[Data for the task — start]

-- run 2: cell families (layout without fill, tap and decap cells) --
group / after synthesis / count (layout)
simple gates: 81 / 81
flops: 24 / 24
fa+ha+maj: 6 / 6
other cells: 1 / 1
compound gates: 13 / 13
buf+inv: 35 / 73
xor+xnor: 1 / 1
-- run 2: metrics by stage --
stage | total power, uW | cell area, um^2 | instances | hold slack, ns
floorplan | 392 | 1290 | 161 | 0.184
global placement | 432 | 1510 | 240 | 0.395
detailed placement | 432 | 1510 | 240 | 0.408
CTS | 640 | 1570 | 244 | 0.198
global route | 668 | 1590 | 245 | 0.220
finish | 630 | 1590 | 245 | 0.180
--- src/design/sense_sync.sv ---
`timescale 1ns/10ps
// Three-stage pin synchroniser; output moves once stages two and three agree
module sense_sync
    import hub_cfg_pkg::*;
(
    input  wire logic clk,
    input  wire logic nrst,
    input  wire logic pin,
    output logic      level
);

    logic meta_reg;      // First stage, read only by the second
    logic s2_reg;        // Second stage
    logic s3_reg;        // Third stage

    // Shift chain
    always_ff @(posedge clk or negedge nrst)
    begin
        if (!nrst)
        begin
            meta_reg <= 1'b0;
            s2_reg   <= 1'b0;
            s3_reg   <= 1'b0;
        end
        else
        begin
            meta_reg <= pin;
            s2_reg   <= meta_reg;
            s3_reg   <= s2_reg;
        end
    end

    // Filtered level holds until two late stages agree
    always_ff @(posedge clk or negedge nrst)
    begin
        if (!nrst)
            level <= 1'b0;
        else if (s2_reg == s3_reg)
            level <= s3_reg;
    end

endmodule // sense_sync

[Data for the task — finish]

▶ _Work order_: An exact copy of the data is needed, running from its first line through the line that holds "global route | 668 | 1590 | 245 | 0.220", and nothing beyond that.

▶ _Answer space_:
-- run 2: cell families (layout without fill, tap and decap cells) --
group / after synthesis / count (layout)
simple gates: 81 / 81
flops: 24 / 24
fa+ha+maj: 6 / 6
other cells: 1 / 1
compound gates: 13 / 13
buf+inv: 35 / 73
xor+xnor: 1 / 1
-- run 2: metrics by stage --
stage | total power, uW | cell area, um^2 | instances | hold slack, ns
floorplan | 392 | 1290 | 161 | 0.184
global placement | 432 | 1510 | 240 | 0.395
detailed placement | 432 | 1510 | 240 | 0.408
CTS | 640 | 1570 | 244 | 0.198
global route | 668 | 1590 | 245 | 0.220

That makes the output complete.